» **Stored data**

++++++

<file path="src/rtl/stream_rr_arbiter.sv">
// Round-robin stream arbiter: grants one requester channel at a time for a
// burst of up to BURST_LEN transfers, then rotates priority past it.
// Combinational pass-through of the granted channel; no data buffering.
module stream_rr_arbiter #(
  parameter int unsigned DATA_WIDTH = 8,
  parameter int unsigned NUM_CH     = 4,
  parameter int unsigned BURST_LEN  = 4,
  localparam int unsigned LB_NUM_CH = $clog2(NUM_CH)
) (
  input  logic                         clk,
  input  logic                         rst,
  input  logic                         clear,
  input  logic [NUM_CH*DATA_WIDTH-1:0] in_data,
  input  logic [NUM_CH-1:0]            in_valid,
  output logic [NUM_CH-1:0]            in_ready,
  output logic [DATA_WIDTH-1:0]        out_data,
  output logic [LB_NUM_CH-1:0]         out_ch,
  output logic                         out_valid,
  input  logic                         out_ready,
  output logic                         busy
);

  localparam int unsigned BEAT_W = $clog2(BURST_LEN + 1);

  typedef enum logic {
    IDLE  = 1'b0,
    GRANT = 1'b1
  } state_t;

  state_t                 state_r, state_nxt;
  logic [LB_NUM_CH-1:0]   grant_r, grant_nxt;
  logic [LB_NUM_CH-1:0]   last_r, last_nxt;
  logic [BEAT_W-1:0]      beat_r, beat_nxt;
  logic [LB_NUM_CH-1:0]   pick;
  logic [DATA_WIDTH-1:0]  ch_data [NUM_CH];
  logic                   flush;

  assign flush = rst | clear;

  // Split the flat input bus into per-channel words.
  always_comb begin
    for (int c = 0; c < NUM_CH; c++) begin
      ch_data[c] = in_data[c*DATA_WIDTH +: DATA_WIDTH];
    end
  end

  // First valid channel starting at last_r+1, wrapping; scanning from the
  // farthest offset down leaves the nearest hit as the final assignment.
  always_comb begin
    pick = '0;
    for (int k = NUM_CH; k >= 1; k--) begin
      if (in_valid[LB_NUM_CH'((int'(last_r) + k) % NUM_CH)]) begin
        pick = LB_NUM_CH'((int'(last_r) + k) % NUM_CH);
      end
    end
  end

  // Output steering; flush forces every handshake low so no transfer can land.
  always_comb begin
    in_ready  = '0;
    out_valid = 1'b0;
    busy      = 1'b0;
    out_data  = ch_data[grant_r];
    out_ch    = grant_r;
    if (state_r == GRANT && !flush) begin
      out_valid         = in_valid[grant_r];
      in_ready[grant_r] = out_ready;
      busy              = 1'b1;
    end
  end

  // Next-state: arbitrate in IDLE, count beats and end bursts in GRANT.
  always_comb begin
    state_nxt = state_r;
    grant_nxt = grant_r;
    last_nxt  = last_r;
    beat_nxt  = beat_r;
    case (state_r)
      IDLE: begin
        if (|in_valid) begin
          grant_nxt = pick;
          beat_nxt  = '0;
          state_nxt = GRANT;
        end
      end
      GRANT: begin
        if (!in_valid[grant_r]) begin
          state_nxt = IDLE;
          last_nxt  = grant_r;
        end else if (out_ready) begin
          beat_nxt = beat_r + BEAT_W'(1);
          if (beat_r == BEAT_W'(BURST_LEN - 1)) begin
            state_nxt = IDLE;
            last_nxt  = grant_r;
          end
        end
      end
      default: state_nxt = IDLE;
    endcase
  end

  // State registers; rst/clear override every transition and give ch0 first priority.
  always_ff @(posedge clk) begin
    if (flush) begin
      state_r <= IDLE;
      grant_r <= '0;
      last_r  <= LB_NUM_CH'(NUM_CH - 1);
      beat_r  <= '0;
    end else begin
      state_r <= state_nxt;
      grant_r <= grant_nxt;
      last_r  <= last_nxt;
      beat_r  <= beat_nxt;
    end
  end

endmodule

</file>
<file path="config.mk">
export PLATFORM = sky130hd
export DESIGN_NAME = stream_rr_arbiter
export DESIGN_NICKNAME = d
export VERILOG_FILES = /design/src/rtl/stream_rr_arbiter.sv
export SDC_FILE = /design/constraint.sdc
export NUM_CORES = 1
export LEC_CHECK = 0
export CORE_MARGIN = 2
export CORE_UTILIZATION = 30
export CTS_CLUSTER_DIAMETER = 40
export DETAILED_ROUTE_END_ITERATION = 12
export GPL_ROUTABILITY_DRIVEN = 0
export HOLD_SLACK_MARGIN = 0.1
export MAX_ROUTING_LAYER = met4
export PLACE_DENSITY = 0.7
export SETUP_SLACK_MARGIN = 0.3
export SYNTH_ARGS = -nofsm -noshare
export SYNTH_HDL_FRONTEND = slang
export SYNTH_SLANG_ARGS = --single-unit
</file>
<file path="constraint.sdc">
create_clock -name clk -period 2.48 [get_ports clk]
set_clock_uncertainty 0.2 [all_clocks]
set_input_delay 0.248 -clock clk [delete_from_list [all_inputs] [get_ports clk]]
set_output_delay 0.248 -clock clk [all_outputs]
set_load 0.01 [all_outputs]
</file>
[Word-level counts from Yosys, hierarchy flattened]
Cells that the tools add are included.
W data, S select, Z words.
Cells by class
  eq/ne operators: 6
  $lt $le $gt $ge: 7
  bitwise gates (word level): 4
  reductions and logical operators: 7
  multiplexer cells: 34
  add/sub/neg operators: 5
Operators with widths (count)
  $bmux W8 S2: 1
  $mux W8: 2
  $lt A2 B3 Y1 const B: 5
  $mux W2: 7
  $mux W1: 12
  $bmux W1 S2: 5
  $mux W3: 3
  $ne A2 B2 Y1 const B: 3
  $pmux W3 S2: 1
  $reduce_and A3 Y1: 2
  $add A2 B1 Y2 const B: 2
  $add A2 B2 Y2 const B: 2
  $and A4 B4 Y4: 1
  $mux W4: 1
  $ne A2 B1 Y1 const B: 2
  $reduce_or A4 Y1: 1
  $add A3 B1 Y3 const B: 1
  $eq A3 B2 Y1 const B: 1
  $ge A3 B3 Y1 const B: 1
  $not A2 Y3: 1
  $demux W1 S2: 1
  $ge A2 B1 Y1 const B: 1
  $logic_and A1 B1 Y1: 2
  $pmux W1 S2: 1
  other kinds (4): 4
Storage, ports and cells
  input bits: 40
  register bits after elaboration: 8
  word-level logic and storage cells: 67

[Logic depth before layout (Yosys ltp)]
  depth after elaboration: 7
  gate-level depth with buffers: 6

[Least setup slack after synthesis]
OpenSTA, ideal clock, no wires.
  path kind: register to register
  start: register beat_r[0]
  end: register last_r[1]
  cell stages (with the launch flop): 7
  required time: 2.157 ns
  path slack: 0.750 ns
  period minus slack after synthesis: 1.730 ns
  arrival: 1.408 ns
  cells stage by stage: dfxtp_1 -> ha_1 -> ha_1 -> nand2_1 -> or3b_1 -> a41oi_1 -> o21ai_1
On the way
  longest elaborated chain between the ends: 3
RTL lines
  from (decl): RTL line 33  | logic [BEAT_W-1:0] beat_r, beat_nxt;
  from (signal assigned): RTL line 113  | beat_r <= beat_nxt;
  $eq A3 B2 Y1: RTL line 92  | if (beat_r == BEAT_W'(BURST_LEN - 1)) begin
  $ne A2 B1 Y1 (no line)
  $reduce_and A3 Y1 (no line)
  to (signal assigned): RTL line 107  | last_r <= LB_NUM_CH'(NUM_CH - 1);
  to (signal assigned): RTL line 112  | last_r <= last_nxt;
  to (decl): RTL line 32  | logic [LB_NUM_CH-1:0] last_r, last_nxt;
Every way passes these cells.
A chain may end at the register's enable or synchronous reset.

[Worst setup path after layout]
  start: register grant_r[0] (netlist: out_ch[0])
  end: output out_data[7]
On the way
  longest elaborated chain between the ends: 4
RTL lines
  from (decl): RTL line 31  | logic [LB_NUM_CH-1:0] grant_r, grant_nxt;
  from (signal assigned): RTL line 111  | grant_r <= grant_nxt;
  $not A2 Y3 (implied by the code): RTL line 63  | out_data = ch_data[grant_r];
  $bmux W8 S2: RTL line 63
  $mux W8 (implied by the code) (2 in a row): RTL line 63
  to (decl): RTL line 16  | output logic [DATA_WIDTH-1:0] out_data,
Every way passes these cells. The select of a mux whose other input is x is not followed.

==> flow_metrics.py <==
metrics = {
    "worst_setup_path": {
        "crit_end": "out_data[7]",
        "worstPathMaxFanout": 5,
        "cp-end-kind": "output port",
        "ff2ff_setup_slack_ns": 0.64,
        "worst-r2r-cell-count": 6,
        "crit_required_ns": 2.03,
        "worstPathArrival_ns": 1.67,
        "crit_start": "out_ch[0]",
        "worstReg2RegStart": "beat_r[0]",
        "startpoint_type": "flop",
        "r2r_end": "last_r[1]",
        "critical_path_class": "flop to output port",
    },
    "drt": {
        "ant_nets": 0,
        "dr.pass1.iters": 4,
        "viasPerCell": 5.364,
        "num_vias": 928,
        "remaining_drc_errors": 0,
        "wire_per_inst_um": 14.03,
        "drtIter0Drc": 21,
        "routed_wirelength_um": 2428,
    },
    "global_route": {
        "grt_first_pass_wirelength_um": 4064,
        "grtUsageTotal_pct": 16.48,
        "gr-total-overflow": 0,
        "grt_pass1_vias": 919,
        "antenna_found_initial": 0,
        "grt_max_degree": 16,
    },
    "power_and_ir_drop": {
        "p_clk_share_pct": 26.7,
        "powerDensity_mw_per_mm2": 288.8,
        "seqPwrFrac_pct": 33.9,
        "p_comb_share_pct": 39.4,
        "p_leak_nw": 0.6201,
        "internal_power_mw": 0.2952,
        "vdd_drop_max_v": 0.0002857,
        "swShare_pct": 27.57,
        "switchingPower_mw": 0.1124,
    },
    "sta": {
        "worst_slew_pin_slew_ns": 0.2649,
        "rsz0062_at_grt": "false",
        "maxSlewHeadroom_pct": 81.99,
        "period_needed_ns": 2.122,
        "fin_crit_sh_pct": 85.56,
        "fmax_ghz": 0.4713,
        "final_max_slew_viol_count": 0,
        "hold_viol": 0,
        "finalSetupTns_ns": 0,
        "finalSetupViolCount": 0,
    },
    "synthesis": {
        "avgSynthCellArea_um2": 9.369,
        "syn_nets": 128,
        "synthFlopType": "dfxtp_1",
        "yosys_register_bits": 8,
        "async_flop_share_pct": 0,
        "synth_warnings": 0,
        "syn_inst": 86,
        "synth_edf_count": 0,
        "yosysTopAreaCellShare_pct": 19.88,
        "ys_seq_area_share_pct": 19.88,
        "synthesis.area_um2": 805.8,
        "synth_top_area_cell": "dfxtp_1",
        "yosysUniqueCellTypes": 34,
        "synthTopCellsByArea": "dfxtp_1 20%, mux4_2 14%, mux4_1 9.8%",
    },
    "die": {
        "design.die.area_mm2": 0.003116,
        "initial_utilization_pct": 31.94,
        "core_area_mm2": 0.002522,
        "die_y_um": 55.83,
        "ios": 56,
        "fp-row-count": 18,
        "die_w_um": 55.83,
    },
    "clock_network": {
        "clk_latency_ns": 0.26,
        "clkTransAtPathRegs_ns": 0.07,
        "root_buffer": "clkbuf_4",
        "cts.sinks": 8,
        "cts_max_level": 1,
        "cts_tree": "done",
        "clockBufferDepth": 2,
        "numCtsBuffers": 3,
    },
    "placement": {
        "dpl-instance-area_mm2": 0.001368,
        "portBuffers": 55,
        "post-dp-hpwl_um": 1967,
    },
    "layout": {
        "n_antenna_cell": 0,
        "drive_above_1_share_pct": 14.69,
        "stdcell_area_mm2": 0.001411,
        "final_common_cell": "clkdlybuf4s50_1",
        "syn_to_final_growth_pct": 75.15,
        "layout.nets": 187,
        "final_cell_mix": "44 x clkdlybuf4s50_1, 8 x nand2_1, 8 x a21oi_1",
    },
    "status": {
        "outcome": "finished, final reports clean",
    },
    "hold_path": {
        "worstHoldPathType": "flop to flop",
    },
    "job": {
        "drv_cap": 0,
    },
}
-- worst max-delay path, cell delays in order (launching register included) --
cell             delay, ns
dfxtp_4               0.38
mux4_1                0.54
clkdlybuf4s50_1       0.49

++++++

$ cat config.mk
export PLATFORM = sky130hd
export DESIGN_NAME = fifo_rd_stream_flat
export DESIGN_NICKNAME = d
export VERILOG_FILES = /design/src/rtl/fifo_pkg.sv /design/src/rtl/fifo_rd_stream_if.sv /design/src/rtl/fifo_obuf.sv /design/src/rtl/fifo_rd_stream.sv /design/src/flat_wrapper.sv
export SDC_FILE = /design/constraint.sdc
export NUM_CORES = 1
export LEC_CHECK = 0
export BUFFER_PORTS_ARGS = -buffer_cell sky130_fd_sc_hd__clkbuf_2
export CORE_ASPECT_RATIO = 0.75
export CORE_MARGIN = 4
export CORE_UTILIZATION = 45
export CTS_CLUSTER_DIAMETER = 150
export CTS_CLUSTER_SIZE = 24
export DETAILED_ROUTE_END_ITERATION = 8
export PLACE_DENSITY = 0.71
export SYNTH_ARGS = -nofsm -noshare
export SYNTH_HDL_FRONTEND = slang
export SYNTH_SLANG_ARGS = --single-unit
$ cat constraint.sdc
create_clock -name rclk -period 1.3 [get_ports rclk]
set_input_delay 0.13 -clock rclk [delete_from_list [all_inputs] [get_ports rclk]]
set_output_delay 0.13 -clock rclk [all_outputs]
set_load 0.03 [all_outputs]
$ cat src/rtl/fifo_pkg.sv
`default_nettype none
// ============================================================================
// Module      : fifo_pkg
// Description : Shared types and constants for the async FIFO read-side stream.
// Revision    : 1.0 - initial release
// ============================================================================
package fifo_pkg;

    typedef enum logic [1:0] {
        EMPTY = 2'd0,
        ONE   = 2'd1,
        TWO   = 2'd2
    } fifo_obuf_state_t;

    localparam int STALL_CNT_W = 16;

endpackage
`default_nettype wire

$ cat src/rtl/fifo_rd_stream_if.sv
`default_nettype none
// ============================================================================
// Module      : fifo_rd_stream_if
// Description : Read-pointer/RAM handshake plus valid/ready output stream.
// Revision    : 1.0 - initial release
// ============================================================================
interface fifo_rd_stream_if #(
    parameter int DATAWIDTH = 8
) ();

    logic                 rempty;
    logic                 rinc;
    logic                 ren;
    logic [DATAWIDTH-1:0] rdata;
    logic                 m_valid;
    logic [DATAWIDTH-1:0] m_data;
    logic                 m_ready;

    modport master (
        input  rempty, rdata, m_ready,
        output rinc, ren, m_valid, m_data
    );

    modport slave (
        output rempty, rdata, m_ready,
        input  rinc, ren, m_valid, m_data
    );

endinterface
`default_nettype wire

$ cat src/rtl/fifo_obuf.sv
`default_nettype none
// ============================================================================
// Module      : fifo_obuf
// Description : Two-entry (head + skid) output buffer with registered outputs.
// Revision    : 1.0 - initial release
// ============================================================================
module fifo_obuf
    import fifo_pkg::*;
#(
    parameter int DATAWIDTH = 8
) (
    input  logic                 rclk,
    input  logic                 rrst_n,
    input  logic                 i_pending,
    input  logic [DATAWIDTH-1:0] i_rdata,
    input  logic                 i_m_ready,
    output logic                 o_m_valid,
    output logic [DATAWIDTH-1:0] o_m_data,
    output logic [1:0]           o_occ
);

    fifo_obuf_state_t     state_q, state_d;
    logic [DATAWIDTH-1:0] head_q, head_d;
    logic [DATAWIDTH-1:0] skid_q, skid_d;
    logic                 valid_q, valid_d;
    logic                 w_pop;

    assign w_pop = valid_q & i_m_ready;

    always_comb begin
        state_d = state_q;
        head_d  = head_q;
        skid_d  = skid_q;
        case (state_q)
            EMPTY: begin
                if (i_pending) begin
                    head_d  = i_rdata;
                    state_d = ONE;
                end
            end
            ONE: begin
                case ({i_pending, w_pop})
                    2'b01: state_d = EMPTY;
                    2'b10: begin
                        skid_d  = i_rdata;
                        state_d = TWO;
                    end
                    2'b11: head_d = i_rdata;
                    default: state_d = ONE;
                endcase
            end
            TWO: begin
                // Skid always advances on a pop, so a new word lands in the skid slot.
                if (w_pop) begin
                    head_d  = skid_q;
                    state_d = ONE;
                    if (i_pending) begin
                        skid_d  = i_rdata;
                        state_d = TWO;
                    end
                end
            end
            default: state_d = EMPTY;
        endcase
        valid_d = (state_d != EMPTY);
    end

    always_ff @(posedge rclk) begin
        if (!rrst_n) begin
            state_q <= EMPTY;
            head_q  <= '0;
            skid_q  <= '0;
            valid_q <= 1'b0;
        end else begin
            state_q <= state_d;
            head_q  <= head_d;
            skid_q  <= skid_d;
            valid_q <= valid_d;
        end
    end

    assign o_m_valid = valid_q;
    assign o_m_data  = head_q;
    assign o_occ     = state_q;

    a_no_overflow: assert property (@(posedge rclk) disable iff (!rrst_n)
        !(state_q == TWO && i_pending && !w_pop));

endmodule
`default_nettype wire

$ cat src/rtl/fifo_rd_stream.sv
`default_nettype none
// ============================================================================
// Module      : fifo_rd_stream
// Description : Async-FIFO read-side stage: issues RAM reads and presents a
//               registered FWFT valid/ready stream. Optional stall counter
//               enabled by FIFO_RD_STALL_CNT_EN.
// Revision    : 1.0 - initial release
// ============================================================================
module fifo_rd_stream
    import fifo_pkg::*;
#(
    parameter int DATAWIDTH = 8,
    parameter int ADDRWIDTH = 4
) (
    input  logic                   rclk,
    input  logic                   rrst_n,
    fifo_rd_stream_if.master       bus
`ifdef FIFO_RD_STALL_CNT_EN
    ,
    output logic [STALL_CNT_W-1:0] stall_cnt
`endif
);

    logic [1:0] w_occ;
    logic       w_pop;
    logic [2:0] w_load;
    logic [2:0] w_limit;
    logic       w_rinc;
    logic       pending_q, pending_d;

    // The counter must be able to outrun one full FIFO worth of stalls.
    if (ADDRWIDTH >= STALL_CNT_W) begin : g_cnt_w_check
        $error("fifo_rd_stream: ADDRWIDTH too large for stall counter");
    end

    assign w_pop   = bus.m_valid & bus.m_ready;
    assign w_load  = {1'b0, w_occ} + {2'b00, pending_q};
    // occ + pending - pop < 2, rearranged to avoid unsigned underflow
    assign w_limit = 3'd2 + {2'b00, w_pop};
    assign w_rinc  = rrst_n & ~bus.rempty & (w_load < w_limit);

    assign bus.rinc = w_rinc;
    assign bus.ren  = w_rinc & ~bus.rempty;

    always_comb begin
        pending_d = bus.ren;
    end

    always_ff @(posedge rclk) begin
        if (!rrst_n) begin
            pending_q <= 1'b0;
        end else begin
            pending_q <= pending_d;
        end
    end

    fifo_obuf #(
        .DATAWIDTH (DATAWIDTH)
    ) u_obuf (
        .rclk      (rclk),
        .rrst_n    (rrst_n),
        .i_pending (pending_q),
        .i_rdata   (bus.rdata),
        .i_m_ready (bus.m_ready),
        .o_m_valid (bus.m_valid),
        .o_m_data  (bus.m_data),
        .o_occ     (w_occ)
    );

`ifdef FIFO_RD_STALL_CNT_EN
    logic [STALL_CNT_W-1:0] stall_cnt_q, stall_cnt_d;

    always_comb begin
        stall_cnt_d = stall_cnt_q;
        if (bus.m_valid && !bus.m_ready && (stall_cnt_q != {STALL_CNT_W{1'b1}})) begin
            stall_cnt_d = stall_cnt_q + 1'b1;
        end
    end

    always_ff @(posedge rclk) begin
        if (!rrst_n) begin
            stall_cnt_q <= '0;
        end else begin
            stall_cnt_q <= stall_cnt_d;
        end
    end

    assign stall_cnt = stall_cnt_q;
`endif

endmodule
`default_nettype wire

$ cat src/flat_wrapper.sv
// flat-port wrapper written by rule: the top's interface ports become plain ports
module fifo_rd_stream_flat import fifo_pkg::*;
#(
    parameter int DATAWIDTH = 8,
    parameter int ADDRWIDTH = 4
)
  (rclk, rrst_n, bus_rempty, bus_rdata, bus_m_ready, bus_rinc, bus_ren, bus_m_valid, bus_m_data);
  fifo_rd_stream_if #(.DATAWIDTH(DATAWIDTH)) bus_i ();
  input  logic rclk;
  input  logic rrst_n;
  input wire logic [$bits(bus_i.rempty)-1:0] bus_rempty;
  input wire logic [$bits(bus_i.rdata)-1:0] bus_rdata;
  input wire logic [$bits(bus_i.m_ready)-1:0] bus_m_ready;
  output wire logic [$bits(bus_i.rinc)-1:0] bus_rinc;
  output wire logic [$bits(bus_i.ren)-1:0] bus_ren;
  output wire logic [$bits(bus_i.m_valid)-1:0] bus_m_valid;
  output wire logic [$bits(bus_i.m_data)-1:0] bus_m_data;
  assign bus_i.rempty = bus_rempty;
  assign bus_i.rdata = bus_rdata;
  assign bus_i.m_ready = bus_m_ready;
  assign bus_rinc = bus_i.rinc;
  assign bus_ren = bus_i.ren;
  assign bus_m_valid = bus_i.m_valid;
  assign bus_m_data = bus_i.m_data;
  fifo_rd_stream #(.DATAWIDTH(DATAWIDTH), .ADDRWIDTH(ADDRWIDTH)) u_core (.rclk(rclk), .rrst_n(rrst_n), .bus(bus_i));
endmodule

++++++

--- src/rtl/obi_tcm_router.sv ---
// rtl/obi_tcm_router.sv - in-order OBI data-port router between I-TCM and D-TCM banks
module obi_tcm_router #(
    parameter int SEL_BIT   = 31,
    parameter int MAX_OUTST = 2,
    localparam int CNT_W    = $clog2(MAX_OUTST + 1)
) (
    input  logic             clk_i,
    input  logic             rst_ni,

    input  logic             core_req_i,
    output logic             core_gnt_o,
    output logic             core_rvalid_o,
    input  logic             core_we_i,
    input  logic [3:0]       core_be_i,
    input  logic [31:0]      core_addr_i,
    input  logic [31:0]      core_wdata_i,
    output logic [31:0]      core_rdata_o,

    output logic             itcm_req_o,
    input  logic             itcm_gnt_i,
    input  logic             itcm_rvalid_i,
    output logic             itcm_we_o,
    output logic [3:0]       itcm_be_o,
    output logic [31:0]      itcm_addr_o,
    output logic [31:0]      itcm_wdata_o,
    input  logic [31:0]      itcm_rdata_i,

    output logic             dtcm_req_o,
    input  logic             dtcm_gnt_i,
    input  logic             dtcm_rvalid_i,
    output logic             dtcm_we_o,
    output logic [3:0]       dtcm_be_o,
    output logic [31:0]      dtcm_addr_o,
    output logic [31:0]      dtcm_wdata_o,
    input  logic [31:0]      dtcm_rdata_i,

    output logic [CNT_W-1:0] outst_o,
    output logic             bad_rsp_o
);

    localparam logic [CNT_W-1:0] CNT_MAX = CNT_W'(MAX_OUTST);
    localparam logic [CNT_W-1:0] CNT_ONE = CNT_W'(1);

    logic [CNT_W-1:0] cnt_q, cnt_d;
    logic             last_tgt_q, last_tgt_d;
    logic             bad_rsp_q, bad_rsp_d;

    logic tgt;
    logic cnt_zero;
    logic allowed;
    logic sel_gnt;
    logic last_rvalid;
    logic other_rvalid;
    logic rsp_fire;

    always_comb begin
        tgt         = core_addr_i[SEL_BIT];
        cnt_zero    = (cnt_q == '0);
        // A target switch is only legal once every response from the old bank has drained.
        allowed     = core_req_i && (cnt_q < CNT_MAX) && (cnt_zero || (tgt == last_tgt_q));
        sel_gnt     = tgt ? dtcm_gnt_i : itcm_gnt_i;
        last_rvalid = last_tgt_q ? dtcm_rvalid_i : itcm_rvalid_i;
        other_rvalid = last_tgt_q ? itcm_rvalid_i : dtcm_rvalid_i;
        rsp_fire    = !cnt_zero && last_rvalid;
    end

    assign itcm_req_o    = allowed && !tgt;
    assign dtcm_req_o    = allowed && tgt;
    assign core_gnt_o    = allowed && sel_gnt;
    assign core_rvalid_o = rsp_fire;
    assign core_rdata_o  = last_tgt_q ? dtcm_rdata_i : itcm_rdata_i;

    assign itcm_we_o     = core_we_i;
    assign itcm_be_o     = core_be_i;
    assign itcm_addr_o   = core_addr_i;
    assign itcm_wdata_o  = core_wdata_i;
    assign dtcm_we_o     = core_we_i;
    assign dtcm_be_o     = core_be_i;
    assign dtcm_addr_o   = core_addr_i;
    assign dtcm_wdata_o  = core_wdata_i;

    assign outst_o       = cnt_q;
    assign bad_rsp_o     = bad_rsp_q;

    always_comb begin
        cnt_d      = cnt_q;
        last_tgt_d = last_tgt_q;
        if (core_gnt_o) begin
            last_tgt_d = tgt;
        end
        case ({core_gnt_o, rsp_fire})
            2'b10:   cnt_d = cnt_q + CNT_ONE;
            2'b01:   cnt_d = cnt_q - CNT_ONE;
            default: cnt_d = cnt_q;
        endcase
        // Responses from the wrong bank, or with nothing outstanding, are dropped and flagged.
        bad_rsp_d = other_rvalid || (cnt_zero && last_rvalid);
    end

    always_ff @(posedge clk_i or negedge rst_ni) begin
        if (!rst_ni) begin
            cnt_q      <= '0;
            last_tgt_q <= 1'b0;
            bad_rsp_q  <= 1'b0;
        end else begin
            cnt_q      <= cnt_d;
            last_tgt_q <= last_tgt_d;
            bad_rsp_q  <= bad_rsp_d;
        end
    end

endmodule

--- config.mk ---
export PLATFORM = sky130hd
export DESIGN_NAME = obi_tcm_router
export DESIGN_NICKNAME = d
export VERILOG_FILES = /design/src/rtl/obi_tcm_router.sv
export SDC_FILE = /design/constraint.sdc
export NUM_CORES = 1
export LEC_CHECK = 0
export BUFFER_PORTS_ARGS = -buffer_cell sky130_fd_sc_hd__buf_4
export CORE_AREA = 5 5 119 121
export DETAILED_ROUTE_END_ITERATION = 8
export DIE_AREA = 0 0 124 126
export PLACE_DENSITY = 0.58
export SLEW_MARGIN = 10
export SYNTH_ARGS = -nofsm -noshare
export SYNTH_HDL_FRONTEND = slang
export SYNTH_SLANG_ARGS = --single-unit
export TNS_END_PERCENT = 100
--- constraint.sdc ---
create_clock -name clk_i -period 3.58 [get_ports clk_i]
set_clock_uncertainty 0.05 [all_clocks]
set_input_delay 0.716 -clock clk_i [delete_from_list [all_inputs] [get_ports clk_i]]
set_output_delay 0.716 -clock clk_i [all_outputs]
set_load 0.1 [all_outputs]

++++++

» **Task directions**
Every line that holds the word "bmux" should be copied from the records.

» **Task result**
  $bmux W8 S2: 1
  $bmux W1 S2: 5
  $bmux W8 S2: RTL line 63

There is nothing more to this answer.